Abraham190137 / TactileACT

Incorporating Tactile Signals into the ACT framework for peg insertion tasks
MIT License
7 stars 0 forks source link

question about pretraining method #3

Open a510721 opened 3 weeks ago

a510721 commented 3 weeks ago

Thank you for sharing a good paper.

In the paper, if you look at the result of the experiment in Fig 6, there is a vision only test result, and it was said that the performance would be improved by pretraining ACT.

In the paper, CLIP applied contrastive learning by combining an image and a tactile image, I am curious about how vision only was pretrained?
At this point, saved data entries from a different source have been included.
===== config.mk =====
export PLATFORM = sky130hd
export DESIGN_NAME = tdm_rx
export DESIGN_NICKNAME = d
export VERILOG_FILES = /design/src/rtl/tdm_rx.sv
export SDC_FILE = /design/constraint.sdc
export NUM_CORES = 1
export LEC_CHECK = 0
export ABC_CLOCK_PERIOD_IN_PS = 2100
export CELL_PAD_IN_SITES_DETAIL_PLACEMENT = 1
export CELL_PAD_IN_SITES_GLOBAL_PLACEMENT = 1
export CORE_ASPECT_RATIO = 0.7
export CORE_MARGIN = 1.5
export CORE_UTILIZATION = 40
export DETAILED_ROUTE_END_ITERATION = 7
export PLACE_DENSITY_LB_ADDON = 0.1
export SYNTH_ARGS = -nofsm -noshare
export SYNTH_HDL_FRONTEND = slang
export SYNTH_SLANG_ARGS = --single-unit

===== constraint.sdc =====
create_clock -name bclk -period 2.1 [get_ports bclk]
set_clock_uncertainty 0.05 [all_clocks]
set_input_delay 0.315 -clock bclk [delete_from_list [all_inputs] [get_ports bclk]]
set_output_delay 0.315 -clock bclk [all_outputs]
set_load 0.01 [all_outputs]

===== src/rtl/tdm_rx.sv =====
// tdm_rx: TDM serial receiver that deserialises SLOT_WIDTH-bit MSB-first slots after a 1-bit-delayed frame sync
//   bclk       : bit clock, all logic on its rising edge
//   rst_n      : synchronous active-low reset
//   wclk       : frame sync, rising edge marks a frame start
//   tdm_in     : serial TDM data
//   data_out   : last completed slot word
//   slot_idx   : slot number of data_out
//   data_valid : one-cycle pulse qualifying data_out/slot_idx
//   frame_err  : one-cycle pulse on a frame sync at an unexpected position
//   locked     : high while syncs arrive exactly FRAME_BITS apart
module tdm_rx #(
  parameter int SLOT_WIDTH = 32,
  parameter int NUM_SLOTS  = 8
) (
  input  logic                         bclk,
  input  logic                         rst_n,
  input  logic                         wclk,
  input  logic                         tdm_in,
  output logic [SLOT_WIDTH-1:0]        data_out,
  output logic [$clog2(NUM_SLOTS)-1:0] slot_idx,
  output logic                         data_valid,
  output logic                         frame_err,
  output logic                         locked
);
  localparam int FRAME_BITS = SLOT_WIDTH * NUM_SLOTS;
  localparam int IW = $clog2(NUM_SLOTS);
  localparam int BW = $clog2(SLOT_WIDTH);
  localparam int CW = $clog2(FRAME_BITS + 2);
  typedef enum logic [1:0] {IDLE, RECV, WAIT} state_t;
  state_t state, state_nx;
  logic wclk_q, f, lsb, last, sync_ok, err_nx;
  logic [CW-1:0] cnt;
  logic [BW-1:0] bit_cnt;
  logic [IW-1:0] slot;
  logic [SLOT_WIDTH-1:0] sh;
  // cnt holds the number of edges since the last sync as seen on the current edge
  always_comb begin
    f = wclk & ~wclk_q;
    lsb = (state == RECV) && (bit_cnt == BW'(SLOT_WIDTH - 1));
    last = lsb && (slot == IW'(NUM_SLOTS - 1));
    sync_ok = cnt == CW'(FRAME_BITS);
    err_nx = f && (state != IDLE) && !sync_ok;
    state_nx = f ? RECV : last ? WAIT : state;
  end
  always_ff @(posedge bclk) begin
    if (!rst_n) begin
      state <= IDLE;
    end else begin
      state <= state_nx;
    end
  end
  // A slot finishing on the same edge as a sync is still delivered before the restart
  always_ff @(posedge bclk) begin
    if (!rst_n) begin
      wclk_q     <= 1'b1;
      cnt        <= '0;
      bit_cnt    <= '0;
      slot       <= '0;
      sh         <= '0;
      data_out   <= '0;
      slot_idx   <= '0;
      data_valid <= 1'b0;
      frame_err  <= 1'b0;
      locked     <= 1'b0;
    end else begin
      wclk_q     <= wclk;
      cnt        <= f ? CW'(1) : (cnt == CW'(FRAME_BITS + 1)) ? cnt : cnt + 1'b1;
      sh         <= {sh[SLOT_WIDTH-2:0], tdm_in};
      bit_cnt    <= f ? '0 : (state == RECV) ? (lsb ? '0 : bit_cnt + 1'b1) : bit_cnt;
      slot       <= f ? '0 : lsb ? slot + 1'b1 : slot;
      data_valid <= lsb;
      frame_err  <= err_nx;
      locked     <= f ? (sync_ok && state != IDLE) : locked;
      if (lsb) begin
        data_out <= {sh[SLOT_WIDTH-2:0], tdm_in};
        slot_idx <= slot;
      end
    end
  end
endmodule


After elaboration in Yosys (flattened, before gate mapping)
Cells that the tools add are included.
W data, S select, Z words.
{"block": "word_totals", "wordCells": 39, "reg_bits": 89, "input_bits": 4, "output_inout_bits": 38}
{"block": "op_classes", "n_eq_ne": 6, "n_mux": 5, "n_reduce_logical": 9, "bitwise_logic": 3, "add_sub_neg": 3}
{"cell": "$eq A9 B9 Y1 const B", "n": 2}
{"cell": "$add A9 B1 Y9 const B", "n": 1}
{"cell": "$add A5 B1 Y5 const B", "n": 1}
{"cell": "$eq A5 B5 Y1 const B", "n": 1}
{"cell": "$logic_and A1 B1 Y1", "n": 5}
{"cell": "$mux W5", "n": 1}
{"cell": "$mux W1", "n": 4}
{"cell": "$reduce_bool A2 Y1", "n": 2}
{"cell": "$add A3 B1 Y3 const B", "n": 1}
{"cell": "$eq A3 B3 Y1 const B", "n": 1}
{"cell": "$eq A2 B1 Y1 const B", "n": 1}
{"cell": "$ne A2 B2 Y1 const B", "n": 1}
{"cell": "$not A1 Y1", "n": 2}
{"cell": "$reduce_or A2 Y1", "n": 1}
{"cell": "$and A1 B1 Y1", "n": 1}
{"cell": "$logic_not A1 Y1", "n": 1}

Logic depth before layout (Yosys ltp)
Gate-level depths: netlist of the first run.
{"block": "depth", "word_depth": 5, "depth_mapped": 8, "mapped_depth_nobuf": 6}

Worst setup path before layout of the first run
OpenSTA, ideal clock, no wires.
{"block": "synth_path", "path_type": "reg-to-reg", "from": "register bit_cnt[0]", "to": "register data_out[11]", "arrival_time_ns": 1.699, "path_slack_ns": 0.276, "setup_time_ns": 0.076, "path_stages_with_launch": 9, "path_buffers": 2, "period_less_slack_ns": 1.824, "required_ns": 1.974, "path_cell_list": "dfxtp_1 ha_1 and3_1 ha_1 nand3b_1 buf_2 buf_1 nand2_1 a21boi_0"}
{"block": "synth_via", "elab_chain_cells": 2}
{"element": "start: declaration", "line_no": "33", "source": "logic [BW-1:0] bit_cnt;"}
{"element": "start signal: assignment", "line_no": "69", "source": "bit_cnt <= f ? '0 : (state == RECV) ? (lsb ? '0 : bit_cnt + 1'b1) : bit_cnt;"}
{"element": "$eq A5 B5 Y1", "line_no": "39", "source": "lsb = (state == RECV) && (bit_cnt == BW'(SLOT_WIDTH - 1));"}
{"element": "$logic_and A1 B1 Y1", "line_no": "39"}
{"element": "end signal: assignment", "line_no": "75", "source": "data_out <= {sh[SLOT_WIDTH-2:0], tdm_in};"}
{"element": "end: declaration", "line_no": "19", "source": "output logic [SLOT_WIDTH-1:0] data_out,"}
Every way passes these cells.
A chain may end at the register's enable or synchronous reset.

Worst setup path in the final report of the first run
{"block": "layout_path", "from": "register bit_cnt[0]", "to": "register slot[0]"}
{"block": "layout_via", "elab_chain_cells": 2}
{"element": "$eq A5 B5 Y1", "line_no": "39"}
{"element": "$logic_and A1 B1 Y1", "line_no": "39"}
{"element": "end signal: assignment", "line_no": "70", "source": "slot <= f ? '0 : lsb ? slot + 1'b1 : slot;"}
{"element": "end: declaration", "line_no": "34", "source": "logic [IW-1:0] slot;"}
Every way passes these cells.

==> out/metrics.csv, run 1 <==
metric,value,unit
outcome,"finished, final reports clean",
Post-Synthesis Cells,334,
Syn. warnings,0,
maximum clock rate,510.5,MHz
Post-synth EDFFs,0,
"Cell Area, Placed",0.003664,mm²
synthesized area,0.003154,mm²
hold slack,310.1,ps
WL/cell,14.06,µm
Hold Buf Count CTS,0,
fill count,856,
hpwl dp,4374,µm
Worst Setup End Kind,flip-flop,
Buffers on Ports,41,
final WL,6678,µm
Final Util,52.25,%
CTS buffer count,9,
Fin Setup TNS,0,ps
Yosys top cell by area,dfxtp_1,
Lkg Pwr,1.378,nW
CP arrival,2140,ps
Post-CTS Repair Setup Buffers,0,
die area,0.008436,mm²
final setup fails,0,
average size of a mapped cell,9.444,µm²
worst skew pair latency,360,ps
TritonCTS clock tree,done,
CTS max path bufs,2,
post-CTS resize count,0,
post-route DRC violation count,0,
Tmin final,1959,ps
crit path kind,flip-flop to flip-flop,
Initial Utilization,42.34,%
post-synthesis sequential area ratio,56.49,%
DRT Pass-1 Iters,4,
first-pass GRT wire length,11500,µm
DRT iter0 DRCs,80,
I/O pins,42,
Final period util,93.27,%
maximum number of pins on one net before global-route repair,41,
cell area after layout,0.003892,mm²
top post-synthesis cells by area,"dfxtp_1 (56%), nand2_1 (9.8%), a21boi_0 (8.6%)",
Non-Filler Instances,475,
gpl congestion,0.7080,
share of layout cells above drive strength 1,7.692,%
Core Rows,26,
vias per cell,4.888,
Routed Antenna Nets,0,
Synth top area share,56.49,%
# diodes,0,
Max Slew Vio Count,0,
most instantiated library cell after synthesis,dfxtp_1,
library cells used by synthesis,35,
Startpoint Class,flip-flop,
placeable core area,0.007450,mm²
Slew HR,72.42,%
Congestion Overflow GR,0,
Total GRT Usage,18.01,%
htree depth,3,
Critical Path RT,2290,ps
NumNets Final,383,
ys flop type,dfxtp_1,
worst-margin pin slew,413.8,ps
Worst Hold Class,primary input to flip-flop,
Cell Pwr Density,796.0,mW/mm²
"Net Count, Synth",345,
Die H,77.30,µm
MaxCap Viol Count,0,
Synth top cells by count,"dfxtp_1 (89), nand2_1 (82), a21boi_0 (36)",
Die W,109.1,µm
number of global-route vias before repair,2332,
Synth Register Bits,89,
Fin. Hold Viols,0,
number of instances in the placed design,459,
fraction of registers with async set/reset,0,%
unrepaired setup endpoints after global routing,false,
initial antenna violation count,0,
Clock Tree Root,clkbuf_8,
"CTS clk-pin slew, worst paths",80,ps
CTS Sinks,89,
crit-path max FO,40,
synth-to-layout area growth,23.40,%
VDD IR-drop max,0.0003691,V
via count,2322,
## layout by cell type (no fill, tap or decap), drive strengths merged, types with 2 or more instances in the layout
cell type,synthesis,final
dfxtp,89,89
nand2,83,83
clkdlybuf4s50,0,40
a21boi,36,36
and2,32,32
a21oi,14,14
clkbuf,13,11
o21ai,8,8
nor2,7,7
ha,7,7
buf,7,7
nand2b,4,4
or3,4,4
nand3,4,4
or4,4,4
inv,3,3
or3b,2,2
o31ai,2,2
xor2,2,2
or4bb,2,2
clkinv,0,2
bufinv,0,2
## power breakdown
part | leakage, nW | total, mW | switching, mW | internal, mW
Clock | 0.115 | 1.32 | 0.591 | 0.731
Combinational | 0.545 | 0.0694 | 0.0407 | 0.0287
Sequential | 0.718 | 1.71 | 0.0105 | 1.70
## metrics by stage
step,power (mW),worst slack (ps)
final,3.098,141.3
after global placement,1.816,206.2
after global routing,3.212,10.31
after floorplan,1.798,275.6
after detailed placement,1.819,165.2
after CTS,3.142,131.6
## flip-flops by register name (all words and copies together) (netlist names)
signal      count
sh             31
bit_cnt         5
state           2
data_valid      1
cnt             9
slot            3
slot_idx        3
wclk_q          1
frame_err       1
locked          1
data_out       32
## worst max-delay path: stages (launching register included)
cell and delay, ps:
dfxtp_1 400, ha_1 200, and3_1 160, ha_1 300, and3b_1 250, buf_12 210
xnor2_1 170, nor2_1 70
## final cells by class
cell class	count	area, µm²	share of cell area (%)
clock buffer	11	151.4	3.889
clock inverter	5	77.57	1.993
inverter	3	11.26	0.2893
multi-input combinational	222	1272	32.69
sequential	89	1782	45.77
tap	98	122.6	3.150
timing repair buffer	47	475.5	12.21
## final timing paths
check                           startpoint           end  slack, ps  cells past startpoint
worst min-delay path                 rst_n        wclk_q        310                      2
worst max register to register  bit_cnt[0]       slot[0]        140                      7
worst max-delay path            bit_cnt[0]       slot[0]        140                      7
worst min register to register      sh[30]  data_out[31]        400                      2
## cells by family (layout without fill, tap and decap cells)
family | after synthesis | in the layout | share of synthesized area, %
AND/OR/NAND/NOR | 148 | 148 | 23.09
flip-flops | 89 | 89 | 56.49
AO/OA/AOI/OAI | 64 | 64 | 13.65
buffers and inverters | 23 | 66 | 3.173
adder cells (fa/ha/maj) | 7 | 7 | 2.777
XOR/XNOR | 3 | 3 | 0.8332
## routing by layer
metal	track usage, %	vias to the layer above	wire length, µm
met5	0	-	0
met4	6.711	0	80
met3	6.122	8	274
met2	26.88	36	2978
met1	23.91	1109	3343
li1	-	1169	-
No activity file was read; power rests on OpenSTA's default activity.
==> inputs of run 2 (changes only) <==
--- a/config.mk
+++ b/config.mk
@@ -10,7 +10,7 @@
 export CELL_PAD_IN_SITES_GLOBAL_PLACEMENT = 1
 export CORE_ASPECT_RATIO = 0.7
 export CORE_MARGIN = 1.5
-export CORE_UTILIZATION = 40
+export CORE_UTILIZATION = 41
 export DETAILED_ROUTE_END_ITERATION = 7
 export PLACE_DENSITY_LB_ADDON = 0.1
 export SYNTH_ARGS = -nofsm -noshare
==> run 2 against run 1 <==
Effect of this change:
- hold slack gained 16 ps
- final cell count is the same
- critical path depth decreased by 2
- flip-flop and latch count is the same
- setup slack improved by 31 ps
- clock-buffer cell count is 1 lower
- core utilization down 0.20 points
- final area is 1.3% lower
- largest power group unchanged
==> out/metrics.csv, run 2 (synthesized netlist as in run 1, its figures left out) <==
metric,value,unit,change
Reg2Reg Launch Point,bit_cnt[0],,
Critical Path RT,2320,ps,+30 ps
worst-margin pin slew,454.9,ps,+41.14 ps
combinational share of power,2.4,%,+0.2 points
most frequent cells in the layout,"dfxtp_1 (89), nand2_1 (82), clkdlybuf4s50_1 (40)",,
# diodes,0,,unchanged
number of global-route vias before repair,2266,,-2.8%
share of layout cells above drive strength 1,7.692,%,unchanged
"commonest non-fill, non-tap cell in the layout",dfxtp_1,,
first-pass GRT wire length,10770,µm,-6.3%
Buffers on Ports,41,,unchanged
Sw Ratio,22.18,%,+1.5 points
NumNets Final,383,,unchanged
Final period util,91.78,%,-1.5 points
maximum clock rate,518.9,MHz,+1.6%
synth-to-layout area growth,21.86,%,
Initial Utilization,42.71,%,+0.37 points
outcome,"finished, final reports clean",,
htree depth,3,,unchanged
gpl congestion,0.7348,,+3.8%
TritonCTS clock tree,done,,
hold slack,326.4,ps,+16.33 ps
final WL,6350,µm,-4.9%
Worst Hold Class,primary input to flip-flop,,
WL/cell,13.37,µm,-4.9%
critical hold path startpoint,rst_n,,
Non-Filler Instances,475,,unchanged
number of instances in the placed design,459,,unchanged
Biggest register,data_out,,
Int Power,2.280,mW,-7.2%
Lkg Pwr,1.346,nW,-2.3%
Slew HR,69.67,%,-2.7 points
MaxCap Viol Count,0,,unchanged
Die W,107.8,µm,-1.2%
DRT Pass-1 Iters,4,,unchanged
"CTS clk-pin slew, worst paths",90,ps,about the same
final setup fails,0,,unchanged
R2R Path End,bit_cnt[2],,
die area,0.008237,mm²,-2.4%
Congestion Overflow GR,0,,unchanged
Routed Antenna Nets,0,,unchanged
CTS Sinks,89,,unchanged
Fin Setup TNS,0,ps,unchanged
VDD IR-drop max,0.0003713,V,+0.61%
Die H,76.39,µm,-1.2%
crit-path max FO,9,,-78%
CTS max path bufs,2,,unchanged
placeable core area,0.007385,mm²,-0.87%
r2r setup slk,170,ps,+30 ps
Tmin final,1927,ps,-31.39 ps
Worst Setup End Kind,flip-flop,,
Worst Hold Depth,2,,unchanged
CP arrival,2140,ps,about the same
DRT iter0 DRCs,91,,+14%
part of the power in registers,58.3,%,+3.2 points
largest registers,"data_out: 32 flops, sh: 31 flops, cnt: 9 flops",,
CTS buffer count,9,,unchanged
via count,2297,,-1.1%
Cell Pwr Density,762.4,mW/mm²,-4.2%
Largest register FFs,32,,unchanged
hpwl dp,4119,µm,-5.8%
Clk pwr share,39.4,%,-3.3 points
Startpoint Class,flip-flop,,
Worst Hold End,wclk_q,,
maximum number of pins on one net before global-route repair,31,,-24%
R2R cell count,5,,-2
crit path kind,flip-flop to flip-flop,,
switching power,649.8,µW,+1.2%
post-route DRC violation count,0,,unchanged
Fin. Hold Viols,0,,unchanged
Clock Tree Root,clkbuf_8,,
vias per cell,4.836,,-1.1%
Final Util,52.05,%,-0.20 points
Total GRT Usage,16.84,%,-1.2 points
Max Slew Vio Count,0,,unchanged
I/O pins,42,,unchanged
worst skew pair latency,340,ps,-20 ps
initial antenna violation count,0,,unchanged
Core Rows,26,,unchanged
==> run 2: through the flow <==
stage / setup slack, ps / cell area [µm²] / power (mW)
3_5_place_dp: 158.4 / 3638 / 1.818
6_report: 172.7 / 3844 / 2.930
2_1_floorplan: 275.6 / 3154 / 1.798
4_1_cts: 90.36 / 3834 / 2.964
3_3_place_gp: 214.4 / 3638 / 1.816
5_1_grt: -18.50 / 3844 / 3.060
==> run 2: how the worst max path moves through the flow <==
stage	to	slack (ps)	start	cells after the start
after floorplan	data_out[11]	280	bit_cnt[0]	8
after global placement	bit_cnt[2]	210	bit_cnt[0]	5
after detailed placement	slot_idx[2]	160	bit_cnt[0]	7
after CTS	slot_idx[2]	90	bit_cnt[0]	7
after global routing	data_out[29]	-20	bit_cnt[0]	7
final	bit_cnt[2]	170	bit_cnt[0]	5
==> run 2: repair_timing <==
item | in CTS | in global routing
hold buffers | 0 | 0
hold endpoints to repair | 0 | 0
endpoints found under the setup margin | 0 | 31
gates resized for setup | 0 | 3
setup buffers | 0 | 0
==> run 2: metal layers <==
layer	vias to the layer above	routed length, µm	share of wire (%)	global-route usage (%)
met5	-	0	0	0
met4	0	53	0.83	5.526
met3	4	247	3.9	5.817
met2	33	2731	43	25.61
met1	1089	3317	52	22.41
li1	1171	-	-	-
==> run 2: area by class of cell <==
| cell class | instances | area, µm² |
|---|---|---|
| clock buffer | 10 | 127.6 |
| clock inverter | 6 | 67.56 |
| fill | 857 | 3541 |
| inverter | 3 | 11.26 |
| multi-input combinational | 222 | 1275 |
| sequential | 89 | 1782 |
| tap | 98 | 122.6 |
| timing repair buffer | 47 | 457.9 |
==> run 2: worst max-delay path: stages (launching register included) <==
cell and delay (ps):
dfxtp_1 360, ha_1 230, and3_1 200, ha_2 230
or4b_2 640, a21oi_1 140
==> run 2: power groups by stage <==
stage	Combinational (mW)	Sequential, mW	Clock [mW]
detailed placement	0.0702	1.75	0
global placement	0.0687	1.75	0
finish	0.0693	1.71	1.15
floorplan	0.0536	1.74	0
global route	0.0796	1.71	1.27
CTS	0.0709	1.71	1.19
If possible, would it be possible to share the method and code?

Abraham190137 commented 3 weeks ago

Hello, thanks for your interest in the paper!

The vision-only agent was pre-trained using tactile and visual data, the same as the visuo-tactile agent. The code can be found in the CLIP pretraining file.

For all of our experiments, we collected a demonstration data-set with both tactile and visual data. We then pre-trained a vision encoder and tactile encoder using a contrastive loss (CLIP), which we used in an imitation learning (IL) framework (either ACT or Diffusion Policy), fine-tuning the encoder during the IL model training.

For the vision-only experiments, we did the same visual-tactile pretraining step, but we used a vision-only IL model. This IL model only used the pre-trained vision encoder (we discarded the tactile encoder). This resulted in a vision-only policy that was trained using visual and tactile data. So the vision-only agent is vision-only at inference, but training (well, pre-training) is visuo-tactile.

Of course, this means that you still need to collect both visual and tactile data to train the vision-only agent. However, by only requiring visual data during inference, we remove the need for costly and delicate tactile sensors during deployment, while preserving most of the benefits gained from using tactile data.

As a side note, you could potentially get around some of the tactile data collection by only collecting some of the demos with tactile data, or only collecting a subset of tasks with tactile observations if you're doing multi-task learning, then only using that tactile subset of demos for the pretraining step.